Certainly a few gene forms are more common in some populations than others, such as those controlling skin color and inherited diseases like Tay Sachs and sickle cell. But are these markers of “race?” They reflect ancestry, but as our DNA experiment shows us, that’s not the same thing as race. The mutation that causes sickle cell, we learn, was passed on because it conferred resistance to malaria. It is found among people whose ancestors came from parts of the world where malaria was common: central and western Africa, Turkey, India, Greece, Sicily and even Portugal – but not southern Africa.
This documentary came out in 2003. In late 2005 scientists discovered the role that SLC24A5 plays in skin color. It is the second most ancestrally informative locus typed so far to differentiate Europeans and Africans. It actually does come close to being a single gene which differentiates two populations! It is true that human populations have mixed. I probably have ancestors who were resident in China and Northern Europe within the last 1,000 years. That’s the way genealogy works. All Eurasians may be able to find a genealogical line of ancestry back to Genghis Khan (though not necessarily distinctive genes attributable to him). But that does not negate the fact that some of your ancestors show up in your pedigree orders of magnitude more than others of your ancestors. The vast majority of my ancestors within the last 1,000 years were South Asian, though a substantial minority were Southeast Asian. The question of our youth as a species and its relation to our differentiation into races and subspecies is an empirical matter, not an a priori one determined by a fixed number of years. Since races and subspecies are fuzzy characteristics they’re easy to refute, just pick the definition which is refutable. I have no idea how they adduce that traits like intelligence, musical ability, and physical aptitude, are that much older than the “Out of Africa” migration. Humans have been getting much more gracile over the last 10,000 years as a whole, while I don’t know how one can know about the musical abilities of anatomically modern humans in Africa 200,000 years. These traits are quantitative, and based on standing genetic variation, so the architecture is qualitatively different from that of skin color (though in 2003 we didn’t know the architecture of skin color, the confusion is explainable).
The old concept of “race” as outlined by anthropologists in the early 20th century, and accepted broadly, was often unclear, ad hoc, and not empirical. Over the past generation by way of refuting the concept of race people are wont to make unclear, ad hoc, and non-empirical, assertions. The reason that scholars discuss race and refute it is to eliminate confusions and misconceptions from the public, but their presentation has produced more confusions and misconceptions. The idea that human phylogeny is impossible is in the air, I have heard it from many intelligent people. I have no idea why people would be skeptical of it, the way it is presented by many scholars makes the implication clear that phylogeny is impossible, that differences are trivial. Both these are false impressions. I do not believe that the fact that mixed-race people’s real problems obtaining organs with the appropriate tissue match is a trivial affair. Human genetic differences have plenty of concrete impacts which are not socially constructed.

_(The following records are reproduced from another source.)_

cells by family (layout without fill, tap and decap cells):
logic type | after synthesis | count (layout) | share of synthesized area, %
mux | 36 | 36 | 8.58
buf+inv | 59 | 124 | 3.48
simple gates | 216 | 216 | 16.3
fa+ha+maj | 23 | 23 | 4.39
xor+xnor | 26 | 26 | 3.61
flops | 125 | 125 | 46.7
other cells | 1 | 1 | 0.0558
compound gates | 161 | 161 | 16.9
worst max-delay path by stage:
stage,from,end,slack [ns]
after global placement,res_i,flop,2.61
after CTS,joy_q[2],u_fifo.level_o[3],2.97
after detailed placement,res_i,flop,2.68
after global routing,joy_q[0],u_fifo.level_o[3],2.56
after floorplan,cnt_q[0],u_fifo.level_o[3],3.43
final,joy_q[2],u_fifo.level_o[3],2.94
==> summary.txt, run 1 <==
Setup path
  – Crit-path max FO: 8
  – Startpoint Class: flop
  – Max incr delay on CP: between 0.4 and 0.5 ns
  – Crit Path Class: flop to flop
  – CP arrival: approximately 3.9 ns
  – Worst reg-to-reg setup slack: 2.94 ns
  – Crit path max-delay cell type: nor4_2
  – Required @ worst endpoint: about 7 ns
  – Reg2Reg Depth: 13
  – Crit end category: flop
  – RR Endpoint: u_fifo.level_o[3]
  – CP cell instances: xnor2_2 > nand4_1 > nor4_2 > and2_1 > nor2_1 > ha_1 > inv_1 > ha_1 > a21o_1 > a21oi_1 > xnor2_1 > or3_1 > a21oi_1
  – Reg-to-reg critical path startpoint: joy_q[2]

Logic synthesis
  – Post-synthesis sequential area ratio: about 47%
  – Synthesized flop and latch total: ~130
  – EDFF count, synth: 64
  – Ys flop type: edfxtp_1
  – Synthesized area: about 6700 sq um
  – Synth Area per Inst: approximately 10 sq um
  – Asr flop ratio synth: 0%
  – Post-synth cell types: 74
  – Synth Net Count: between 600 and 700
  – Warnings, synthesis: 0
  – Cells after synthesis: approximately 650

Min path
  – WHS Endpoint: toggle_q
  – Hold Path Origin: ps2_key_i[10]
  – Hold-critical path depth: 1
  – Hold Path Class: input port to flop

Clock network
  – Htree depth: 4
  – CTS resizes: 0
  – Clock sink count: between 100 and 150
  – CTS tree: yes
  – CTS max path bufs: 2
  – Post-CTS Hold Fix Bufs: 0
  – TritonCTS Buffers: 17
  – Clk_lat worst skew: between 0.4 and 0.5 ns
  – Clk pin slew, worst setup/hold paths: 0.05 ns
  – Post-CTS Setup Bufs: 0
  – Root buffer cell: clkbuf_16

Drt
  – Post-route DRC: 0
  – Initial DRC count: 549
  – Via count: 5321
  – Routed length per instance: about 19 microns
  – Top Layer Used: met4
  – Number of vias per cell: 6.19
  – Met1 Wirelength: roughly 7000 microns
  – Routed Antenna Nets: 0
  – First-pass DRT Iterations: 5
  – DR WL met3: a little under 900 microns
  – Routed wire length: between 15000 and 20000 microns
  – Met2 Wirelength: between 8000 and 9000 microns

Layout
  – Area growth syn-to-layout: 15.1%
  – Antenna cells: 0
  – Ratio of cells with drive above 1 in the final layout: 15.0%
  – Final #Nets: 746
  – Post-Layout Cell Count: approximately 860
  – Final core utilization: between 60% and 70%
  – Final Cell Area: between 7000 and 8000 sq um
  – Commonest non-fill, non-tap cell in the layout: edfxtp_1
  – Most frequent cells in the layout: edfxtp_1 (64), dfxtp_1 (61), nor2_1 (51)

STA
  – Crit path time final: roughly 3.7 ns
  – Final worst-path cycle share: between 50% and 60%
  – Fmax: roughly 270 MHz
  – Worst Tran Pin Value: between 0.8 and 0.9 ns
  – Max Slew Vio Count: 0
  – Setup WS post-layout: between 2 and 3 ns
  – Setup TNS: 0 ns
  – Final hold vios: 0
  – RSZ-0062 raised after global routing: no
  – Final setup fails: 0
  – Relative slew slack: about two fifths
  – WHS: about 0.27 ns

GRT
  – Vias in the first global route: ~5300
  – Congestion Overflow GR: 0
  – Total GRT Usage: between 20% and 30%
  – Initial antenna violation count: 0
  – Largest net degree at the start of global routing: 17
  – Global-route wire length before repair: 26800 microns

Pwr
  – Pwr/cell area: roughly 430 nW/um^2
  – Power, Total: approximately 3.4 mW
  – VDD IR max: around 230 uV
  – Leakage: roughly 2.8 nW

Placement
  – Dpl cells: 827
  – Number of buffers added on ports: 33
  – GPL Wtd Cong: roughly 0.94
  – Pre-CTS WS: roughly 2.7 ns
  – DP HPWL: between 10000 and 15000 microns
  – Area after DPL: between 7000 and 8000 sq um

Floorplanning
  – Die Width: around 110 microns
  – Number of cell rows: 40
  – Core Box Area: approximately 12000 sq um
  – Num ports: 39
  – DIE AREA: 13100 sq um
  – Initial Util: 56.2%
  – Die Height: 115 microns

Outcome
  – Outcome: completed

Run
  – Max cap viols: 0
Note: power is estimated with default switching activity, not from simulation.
$ cat src/rtl/alu_host_seq.sv
// Host-side sequencer for the serial ALU protocol: takes one request, streams A/B, returns the result.
// Optional feature macro: ALU_HOST_TIMEOUT_EN (abort WAIT_END after TIMEOUT_CYCLES with rsp_err=1).
module alu_host_seq #(
  parameter int TIMEOUT_CYCLES = 64,
  parameter int TO_W           = 7
) (
  input  logic        clk,
  input  logic        reset,
  input  logic        req_valid,
  output logic        req_ready,
  input  logic [1:0]  req_op,
  input  logic [7:0]  req_a,
  input  logic [7:0]  req_b,
  output logic        rsp_valid,
  input  logic        rsp_ready,
  output logic [15:0] rsp_data,
  output logic        rsp_err,
  output logic        BEGIN,
  output logic [1:0]  op_code,
  output logic [7:0]  inbus,
  input  logic [7:0]  outbus,
  input  logic        END,
  output logic        busy
);

  typedef enum logic [2:0] {
    IDLE, START, SEND_A, SEND_B, WAIT_END, CAP_LO, RESP
  } state_t;

  if ((2 ** TO_W) <= TIMEOUT_CYCLES) begin : g_bad_to_w
    $error("alu_host_seq: TO_W too narrow for TIMEOUT_CYCLES");
  end

  state_t      state, state_next;
  logic [1:0]  op_q, op_next;
  logic [7:0]  a_q, a_next, b_q, b_next;
  logic        begin_next;
  logic [1:0]  op_code_next;
  logic [7:0]  inbus_next;
  logic        rsp_valid_next;
  logic [15:0] rsp_data_next;
  logic        rsp_err_next;

`ifdef ALU_HOST_TIMEOUT_EN
  localparam logic [TO_W-1:0] TO_LAST = TO_W'(TIMEOUT_CYCLES - 1);
  logic [TO_W-1:0] to_cnt, to_cnt_next;
`endif

  // Reset is folded in so the host never advertises readiness while held in reset.
  assign req_ready = reset && (state == IDLE);
  assign busy      = (state != IDLE);

  // ALU-facing and response outputs are computed for the state being entered, then registered.
  always_comb begin
    state_next     = state;
    op_next        = op_q;
    a_next         = a_q;
    b_next         = b_q;
    begin_next     = 1'b0;
    op_code_next   = op_code;
    inbus_next     = 8'h00;
    rsp_valid_next = 1'b0;
    rsp_data_next  = rsp_data;
    rsp_err_next   = 1'b0;
`ifdef ALU_HOST_TIMEOUT_EN
    rsp_err_next   = rsp_err;
    to_cnt_next    = to_cnt;
`endif
    case (state)
      IDLE: begin
        op_code_next = 2'b00;
        if (req_valid) begin
          op_next      = req_op;
          a_next       = req_a;
          b_next       = req_b;
          state_next   = START;
          begin_next   = 1'b1;
          op_code_next = req_op;
        end
      end
      START: begin
        state_next = SEND_A;
        begin_next = 1'b1;
        inbus_next = a_q;
      end
      SEND_A: begin
        state_next = SEND_B;
        inbus_next = b_q;
      end
      SEND_B: begin
        state_next = WAIT_END;
`ifdef ALU_HOST_TIMEOUT_EN
        to_cnt_next = '0;
`endif
      end
      WAIT_END: begin
        if (END) begin
          rsp_err_next = 1'b0;
          if (op_q[1]) begin
            state_next           = CAP_LO;
            rsp_data_next[15:8]  = outbus;
          end else begin
            state_next     = RESP;
            rsp_valid_next = 1'b1;
            rsp_data_next  = {8'h00, outbus};
          end
        end
`ifdef ALU_HOST_TIMEOUT_EN
        else if (to_cnt == TO_LAST) begin
          state_next     = RESP;
          rsp_valid_next = 1'b1;
          rsp_data_next  = 16'h0000;
          rsp_err_next   = 1'b1;
        end else begin
          to_cnt_next = to_cnt + 1'b1;
        end
`endif
      end
      CAP_LO: begin
        state_next          = RESP;
        rsp_valid_next      = 1'b1;
        rsp_data_next[7:0]  = outbus;
        rsp_err_next        = 1'b0;
      end
      RESP: begin
        rsp_valid_next = 1'b1;
        if (rsp_ready) begin
          rsp_valid_next = 1'b0;
          op_code_next   = 2'b00;
          state_next     = IDLE;
        end
      end
      default: begin
        state_next   = IDLE;
        op_code_next = 2'b00;
      end
    endcase
  end

  always_ff @(posedge clk or negedge reset) begin
    if (!reset) begin
      state     <= IDLE;
      op_q      <= 2'b00;
      a_q       <= 8'h00;
      b_q       <= 8'h00;
      BEGIN     <= 1'b0;
      op_code   <= 2'b00;
      inbus     <= 8'h00;
      rsp_valid <= 1'b0;
      rsp_data  <= 16'h0000;
    end else begin
      state     <= state_next;
      op_q      <= op_next;
      a_q       <= a_next;
      b_q       <= b_next;
      BEGIN     <= begin_next;
      op_code   <= op_code_next;
      inbus     <= inbus_next;
      rsp_valid <= rsp_valid_next;
      rsp_data  <= rsp_data_next;
    end
  end

`ifdef ALU_HOST_TIMEOUT_EN
  always_ff @(posedge clk or negedge reset) begin
    if (!reset) begin
      to_cnt  <= '0;
      rsp_err <= 1'b0;
    end else begin
      to_cnt  <= to_cnt_next;
      rsp_err <= rsp_err_next;
    end
  end
`else
  assign rsp_err = 1'b0;
  logic unused_err;
  assign unused_err = rsp_err_next;
`endif

endmodule

$ cat config.mk
export PLATFORM = sky130hd
export DESIGN_NAME = alu_host_seq
export DESIGN_NICKNAME = d
export VERILOG_FILES = /design/src/rtl/alu_host_seq.sv
export SDC_FILE = /design/constraint.sdc
export NUM_CORES = 1
export LEC_CHECK = 0
export ABC_AREA = 1
export CORE_MARGIN = 2
export CORE_UTILIZATION = 60
export DETAILED_ROUTE_END_ITERATION = 8
export DONT_BUFFER_PORTS = 1
export GPL_TIMING_DRIVEN = 1
export PLACE_DENSITY = 0.76
export SYNTH_ARGS = -nofsm -noshare
export SYNTH_HDL_FRONTEND = slang
export SYNTH_SLANG_ARGS = --single-unit
$ cat constraint.sdc
create_clock -name clk -period 2.8 [get_ports clk]
set_input_delay 0.14 -clock clk [delete_from_list [all_inputs] [get_ports clk]]
set_output_delay 0.14 -clock clk [all_outputs]
set_load 0.03 [all_outputs]
# After elaboration in Yosys (flattened, before gate mapping)
# Index checks and enable logic that the tools add are counted.
totals:
  regBits: 49
  inputBits: 31
  wordCells: 50
classes:
  eq_ne: 10
  mux: 19
  bitwise_logic: 1
  n_reduce_logical: 10
op_table:
  columns: ["op", "n"]
  rows:
  - ["one-hot mux 8 bit (2 select lines)", 2]
  - ["2-to-1 mux 8 bit", 3]
  - ["one-hot mux 3 bit (7 select lines)", 1]
  - ["equality test 3 bit (second input constant)", 3]
  - ["2-to-1 mux 3 bit", 3]
  - ["!= test 2 bit (second input constant)", 4]
  - ["equality test 3 x 2 -> 1 bit (second input constant)", 2]
  - ["2-to-1 mux 2 bit", 3]
  - ["one-hot mux 2 bit (3 select lines)", 1]
  - ["AND reduction 2 bit", 3]
  - ["AND reduction 3 bit", 2]
  - ["OR reduction 5 bit", 1]
  - ["2-to-1 mux 1 bit", 4]
  - ["equality test 3 x 1 -> 1 bit (second input constant)", 1]
  - ["logical NOT 3 bit", 1]
  - ["one-hot mux 1 bit (3 select lines)", 1]
  - ["nonzero test 3 bit", 1]
  - ["one-hot mux 1 bit (2 select lines)", 1]
  - ["nonzero test 2 bit", 1]
  - ["logical AND 1 bit", 1]
  - ["inverter 1 bit", 1]

# Longest topological paths before layout
# Gate-level depths: netlist of run 1.
logic_depth:
  word_depth: 4
  ltp_mapped: 8

# Worst setup path before layout of run 1
# Ideal clock, no wire load.
synth_timing:
  path_kind: "register to output"
  startpoint: "reg state[0]"
  endpoint: "out req_ready"
  t_arrival_ns: 1.310
  required_ns: 2.660
  path_slack_ns: 1.350
  stages_incl_launch_ff: 4
  path_cell_list: "dfrtp_1 -> nor2_4 -> nand2_1 -> nor2_1"
synth_between:
  elab_chain_len: 2
synth_lines:
  columns: ["item", "line_no", "source"]
  rows:
  - ["from (decl)", "34", "state_t state, state_next;"]
  - ["from (signal assigned)", "152", "state <= state_next;"]
  - ["logical NOT 3 bit", "50", "assign req_ready = reset && (state == IDLE);"]
  - ["logical AND 1 bit", "50", null]
  - ["to (decl)", "10", "output logic req_ready,"]
# No other way between the ends.

# Worst setup path after layout of run 1
# Same ends and word-level chain as after synthesis.
### src/rtl/instr_encoder.sv
// instr_encoder: captures instruction fields, encodes a MIPS word and hands it downstream with valid/ready
module instr_encoder (
   input  logic        clk,
   input  logic        reset,
   input  logic        start,
   input  logic [3:0]  op_sel,
   input  logic [4:0]  rs,
   input  logic [4:0]  rt,
   input  logic [4:0]  rd,
   input  logic [15:0] imm,
   input  logic [25:0] target,
   input  logic        out_ready,
   output logic [31:0] instr,
   output logic        instr_valid,
   output logic [7:0]  instr_addr,
   output logic        busy,
   output logic        err,
   output logic        full
);
   typedef enum logic [1:0] {IDLE, ENCODE, VALID} state_t;
   state_t      state_q;
   logic [3:0]  op_q;
   logic [4:0]  rs_q, rt_q, rd_q;
   logic [15:0] imm_q;
   logic [25:0] target_q;
   logic [31:0] instr_q, instr_d;
   logic        op_ok_d;
   logic        instr_valid_q, err_q, full_q;
   logic [7:0]  addr_q;
   // Encode the captured fields; op_ok_d drops for the unused op_sel codes
   always_comb begin
      instr_d = 32'd0;
      op_ok_d = 1'b1;
      case (op_q)
         4'd0:    instr_d = {6'b000000, rs_q, rt_q, rd_q, 5'b00000, 6'b100000};
         4'd1:    instr_d = {6'b000000, rs_q, rt_q, rd_q, 5'b00000, 6'b100010};
         4'd2:    instr_d = {6'b001000, rs_q, rt_q, imm_q};
         4'd3:    instr_d = {6'b001100, rs_q, rt_q, imm_q};
         4'd4:    instr_d = {6'b100011, rs_q, rt_q, imm_q};
         4'd5:    instr_d = {6'b101011, rs_q, rt_q, imm_q};
         4'd6:    instr_d = {6'b000100, rs_q, rt_q, imm_q};
         4'd7:    instr_d = {6'b000101, rs_q, rt_q, imm_q};
         4'd8:    instr_d = {6'b000010, target_q};
         default: op_ok_d = 1'b0;
      endcase
   end
   // Control FSM with registered outputs; a pending word is dropped on reset
   always_ff @(posedge clk) begin
      if (reset) begin
         state_q       <= IDLE;
         op_q          <= 4'd0;
         rs_q          <= 5'd0;
         rt_q          <= 5'd0;
         rd_q          <= 5'd0;
         imm_q         <= 16'd0;
         target_q      <= 26'd0;
         instr_q       <= 32'd0;
         instr_valid_q <= 1'b0;
         addr_q        <= 8'd0;
         err_q         <= 1'b0;
         full_q        <= 1'b0;
      end else begin
         err_q <= 1'b0;
         case (state_q)
            IDLE: if (start && !full_q) begin
               op_q     <= op_sel;
               rs_q     <= rs;
               rt_q     <= rt;
               rd_q     <= rd;
               imm_q    <= imm;
               target_q <= target;
               state_q  <= ENCODE;
            end
            ENCODE: if (op_ok_d) begin
               instr_q       <= instr_d;
               instr_valid_q <= 1'b1;
               state_q       <= VALID;
            end else begin
               err_q   <= 1'b1;
               state_q <= IDLE;
            end
            VALID: if (out_ready) begin
               instr_valid_q <= 1'b0;
               addr_q        <= addr_q + 8'd1;
               full_q        <= full_q | (addr_q == 8'hFF);
               state_q       <= IDLE;
            end
            default: state_q <= IDLE;
         endcase
      end
   end
   assign instr       = instr_q;
   assign instr_valid = instr_valid_q;
   assign instr_addr  = addr_q;
   assign busy        = state_q != IDLE;
   assign err         = err_q;
   assign full        = full_q;
endmodule

### config.mk
export PLATFORM = sky130hd
export DESIGN_NAME = instr_encoder
export DESIGN_NICKNAME = d
export VERILOG_FILES = /design/src/rtl/instr_encoder.sv
export SDC_FILE = /design/constraint.sdc
export NUM_CORES = 1
export LEC_CHECK = 0
export ABC_AREA = 1
export CAP_MARGIN = 20
export CORE_MARGIN = 2
export CORE_UTILIZATION = 55
export CTS_BUF_LIST = sky130_fd_sc_hd__clkbuf_2
export DETAILED_ROUTE_END_ITERATION = 8
export PLACE_DENSITY_LB_ADDON = 0.08
export SLEW_MARGIN = 20
export SYNTH_ARGS = -nofsm -noshare
export SYNTH_HDL_FRONTEND = slang
export SYNTH_SLANG_ARGS = --single-unit
### constraint.sdc
create_clock -name clk -period 2.7 [get_ports clk]
set_clock_uncertainty 0.1 [all_clocks]
set_input_delay 0.27 -clock clk [delete_from_list [all_inputs] [get_ports clk]]
set_output_delay 0.27 -clock clk [all_outputs]
set_load 0.01 [all_outputs]
Word-level counts from Yosys, hierarchy flattened

Cells that the tools add are included.

Word-level logic and storage cells: 52
Register bits: 106
Input port bits: 65
Output and inout port bits: 44

Add/subtract/negate cells: 1
Equality and inequality tests: 14
Bitwise operators: 2
Multiplexer cells: 10
Reduce and logical (&&, ||, !) cells: 13

Operators with widths:

| cell                  | count |
|---|---|
| $pmux W32 S9          | 1 |
| $eq A4 B3 Y1 const B  | 4 |
| $reduce_or A9 Y1      | 1 |
| $add A8 B1 Y8 const B | 1 |
| $eq A4 B2 Y1 const B  | 2 |
| $eq A8 B8 Y1 const B  | 1 |
| $reduce_and A2 Y1     | 4 |
| $mux W2               | 3 |
| $ne A2 B2 Y1 const B  | 3 |
| $pmux W2 S3           | 1 |
| $eq A4 B1 Y1 const B  | 1 |
| $eq A4 B4 Y1 const B  | 1 |
| $logic_not A4 Y1      | 1 |
| $mux W1               | 4 |
| $reduce_bool A2 Y1    | 2 |
| $reduce_and A3 Y1     | 1 |
| $eq A2 B1 Y1 const B  | 1 |
| $eq A2 B2 Y1 const B  | 1 |
| $logic_not A2 Y1      | 1 |
| $pmux W1 S2           | 1 |
| $reduce_or A2 Y1      | 1 |
| $logic_and A1 B1 Y1   | 1 |
| $logic_not A1 Y1      | 1 |
| $not A1 Y1            | 1 |
| $or A1 B1 Y1          | 1 |

Longest topological paths before layout

Depth after elaboration: 5
Gate-level depth with buffers: 8
Mapped depth without buffers: 7

Worst setup path before layout

Ideal clock, no wire load.

Kind: flip-flop to flip-flop
Start: register state_q[1]
End: register op_q[1]
Library setup time: 0.121 ns
Setup slack: 1.369 ns
Stages on the path, launching flop included: 7
Arrival time: 1.110 ns
Required time: 2.479 ns
Path buffers: 2
Clock period less this slack: 1.331 ns
Cell sequence: dfxtp_1 -> nor2_1 -> nand3_1 -> buf_4 -> buf_2 -> o21ai_0 -> a21oi_1

Cells in the longest elaborated chain, start to end: 2

RTL lines:

| item                               | RTL line | source |
|---|---|---|
| from (decl)                        | 21       | `state_t state_q;` |
| from (signal assigned)             | 50       | `state_q <= IDLE;` |
| from (signal assigned)             | 72       | `state_q <= ENCODE;` |
| from (signal assigned)             | 77       | `state_q <= VALID;` |
| $logic_not A2 Y1                   | 64       | `case (state_q)` |
| $reduce_and A2 Y1 (no source line) | -        |  |
| to (signal assigned)               | 66       | `op_q <= op_sel;` |
| to (decl)                          | 22       | `logic [3:0] op_q;` |

No other way between the ends.
A chain may end at the register's enable or synchronous reset.

Worst setup path in the final report

Start: register state_q[1]
End: output busy

Cells in the longest elaborated chain, start to end: 1

RTL lines:

| item               | RTL line | source |
|---|---|---|
| $reduce_bool A2 Y1 | 95       | `assign busy = state_q != IDLE;` |
| to (decl)          | 16       | `output logic busy,` |

No other way between the ends.

==> flow_summary.yaml <==
run_status:
  status: "completed"
final_layout:
  stdcell_area_mm2: 0.005649
  nets: 771
  diodes: 0
  area_growth_pct: 28.19
  seq_area_mm2: 0.002102
  layout_commonest_cell: "clkdlybuf4s50_1"
  mostFrequentLayoutCells: "clkdlybuf4s50_1, dfxtp_1, inv_1, nand2_1, o21ai_0"
  drive_gt1_share_pct: 4.372
  fill_cells: 635
  multi_input_area_mm2: 0.001735
clock_tree:
  numClockSinks: 105
  cts.htree.levels: 3
  postCtsSetupRepairBufs: 0
  hold_buffers: 0
  numCtsBuffers: 9
  cts.path.max_buffers: 2
  insertion_delay_ns: 0.55
  path_clk_slew_ns: 0.27
  cts-root-buf: "clkbuf_2"
  cts_tree: "yes"
  post_cts_resized: 0
global_routing:
  antenna_found_initial: 0
  overflow: 0
  grt_pass1_wl_mm: 17.03
  grt_pass1_vias: 3896
  track_usage_pct: 24.21
  grt_max_degree: 77
setup_path:
  cp_data_required_time_ns: 2.33
  cp_slowest_stage_delay_ns: 0.47
  cp_slowest_cell: "clkdlybuf4s50_1"
  cp-end-kind: "primary output"
  cp_max_fo: 5
  critPathKind: "flop to primary output"
  crit_path_start_kind: "flop"
  path_cells: "nor2_1 -> inv_1 -> clkdlybuf4s50_1"
  arrival_ns: 1.74
timing:
  post-route-period-util_pct: 78.01
  fmax_mhz: 474.8
  layout_min_cycle_time_ns: 2.106
  worstMarginPinSlew_ns: 0.6001
  rsz0062_at_grt: "no"
  slew_headroom_pct: 59.99
  setup-tns-final_ns: 0
  finalSetupViolations: 0
  final_hold_viol_count: 0
  slew_viol_final: 0
logic_synthesis:
  synth_cell_types: 26
  syn_nets: 684
  synth_seq_area_share_pct: 47.70
  netlist_instances: 618
  synth_warnings: 0
  netlist_area_mm2: 0.004407
  ys_ff_latch: 105
  syn_area_per_cell_um2: 7.131
placement:
  hpwl_mm: 7.037
  place_congestion: 0.8219
  placed_area_mm2: 0.005473
  port_buffers: 107
routing:
  drcViolationCount: 0
  viasPerCell: 5.072
  drtIter0Drc: 211
  wl_mm: 10.22
  drt_pass1_iterations: 5
  wire_per_inst_um: 12.61
  postRouteAntennaNets: 0
  vias: 4113
die:
  die_area_mm2: 0.008744
  io_pins: 109
  core_mm2: 0.007727
  initial_core_util_pct: 57.03
  rows: 32
  die_h_um: 93.51
  die_w_um: 93.51
job:
  maxCapViolCount: 0
power:
  peakVddDrop_uv: 285.0
  leakagePower_nw: 2.362
  power_density_mw_per_mm2: 591.4
hold_path:
  hp-class: "input pin to flop"
==> layer usage <==
metal / vias up / track usage, % / part of all wire [%]
met5: - / 0 / 0
met4: 0 / 9.069 / 2.1
met3: 20 / 3.384 / 4.6
met2: 116 / 41.85 / 50
met1: 1872 / 30.60 / 44
li1: 2105 / - / -
==> per-stage QoR <==
| step | util, % | hold slack (ns) | instances | power, mW | worst slack [ns] |
|---|---|---|---|---|---|
| CTS | 73.11 | 0.1912 | 811 | 3.352 | 0.5755 |
| global placement | 70.82 | 0.3337 | 796 | 2.369 | 0.6638 |
| detailed placement | 70.82 | 0.3381 | 796 | 2.396 | 0.6170 |
| global route | 73.11 | 0.1874 | 811 | 3.506 | 0.4507 |
| floorplan | - | 0.3236 | 618 | 2.139 | 1.369 |
| finish | 73.11 | 0.2105 | 811 | 3.341 | 0.5937 |
==> final timing paths <==
kind / start / cells after the start / end / slack [ns]
max: state_q[1] / 3 / busy / 0.59
min: rs[4] / 3 / rs_q[4] / 0.21
max reg2reg: op_q[3] / 6 / instr[11] / 0.70
min reg2reg: imm_q[11] / 2 / imm_q[11] / 0.36
==> sequential cells by signal, summed over array words and instances, names as in the netlist <==
signal,count
err,1
full,1
imm_q,16
instr,31
instr_addr,8
instr_valid,1
op_q,4
rd_q,5
rs_q,5
rt_q,5
state_q,2
target_q,26
==> area by class of cell <==
type	count	share of cell area (%)
clock buffer	9	0.7973
clock inverter	6	2.326
inverter	103	6.844
multi-input combinational	374	30.72
sequential	105	37.21
tap	102	2.259
timing repair buffer	112	19.85
==> synthesized netlist by cell type <==
library cell,instances,area share (%)
ha_1,1,0.28
nand2_2,1,0.14
nand3_1,27,3.1
clkbuf_1,13,1.1
a21oi_2,1,0.20
nor3_1,1,0.11
xor2_1,1,0.20
dfxtp_1,105,48
a21oi_1,74,8.4
buf_4,5,0.85
nor2_1,71,6.0
nor2_4,2,0.51
nand4_1,1,0.14
o21a_1,1,0.17
nand2_1,97,8.3
conb_1,1,0.085
nor2_2,2,0.28
o22ai_1,10,1.4
o211ai_1,1,0.17
buf_6,3,0.77
o21ai_0,78,8.9
inv_2,2,0.17
nand2_4,2,0.51
inv_1,101,8.6
o21ai_1,2,0.23
buf_2,15,1.7
==> worst max-delay path, delay by kind of cell (launching register included) <==
kind,cells,cell delay [ns]
AND/OR/NAND/NOR,1,0.23
buffers and inverters,2,0.53
flip-flops,1,0.42
==> where the power goes <==
| group | internal, mW | leakage (nW) | switching (mW) |
|---|---|---|---|
| Sequential | 1.68 | 0.865 | 0.0627 |
| Combinational | 0.284 | 1.40 | 0.342 |
| Clock | 0.483 | 0.0956 | 0.490 |
==> kinds of logic (layout without fill, tap and decap cells) <==
| group | count (synthesis) | count (layout) | synth area share (%) |
|---|---|---|---|
| AND/OR/NAND/NOR | 204 | 204 | 19.08 |
| AO/OA/AOI/OAI | 167 | 167 | 19.45 |
| buffers and inverters | 139 | 230 | 13.20 |
| flip-flops | 105 | 105 | 47.70 |
| adder cells (fa/ha/maj) | 1 | 1 | 0.2839 |
| other | 1 | 1 | 0.08510 |
| XOR/XNOR | 1 | 1 | 0.1988 |
No activity file was read; power rests on OpenSTA's default activity.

Personally I have no problem with abandoning the word race and all the baggage which that entails. But there’s no reason to throw the baby out with the bathwater here. In the “post-genomic” era human population substructure is taken for granted. The outlines of the history of our species, and its various branches, are getting clearer and clearer. There’s no point in replacing old rubbish with new rubbish. We have the possibility for clear and useful thought, if we choose to grasp it.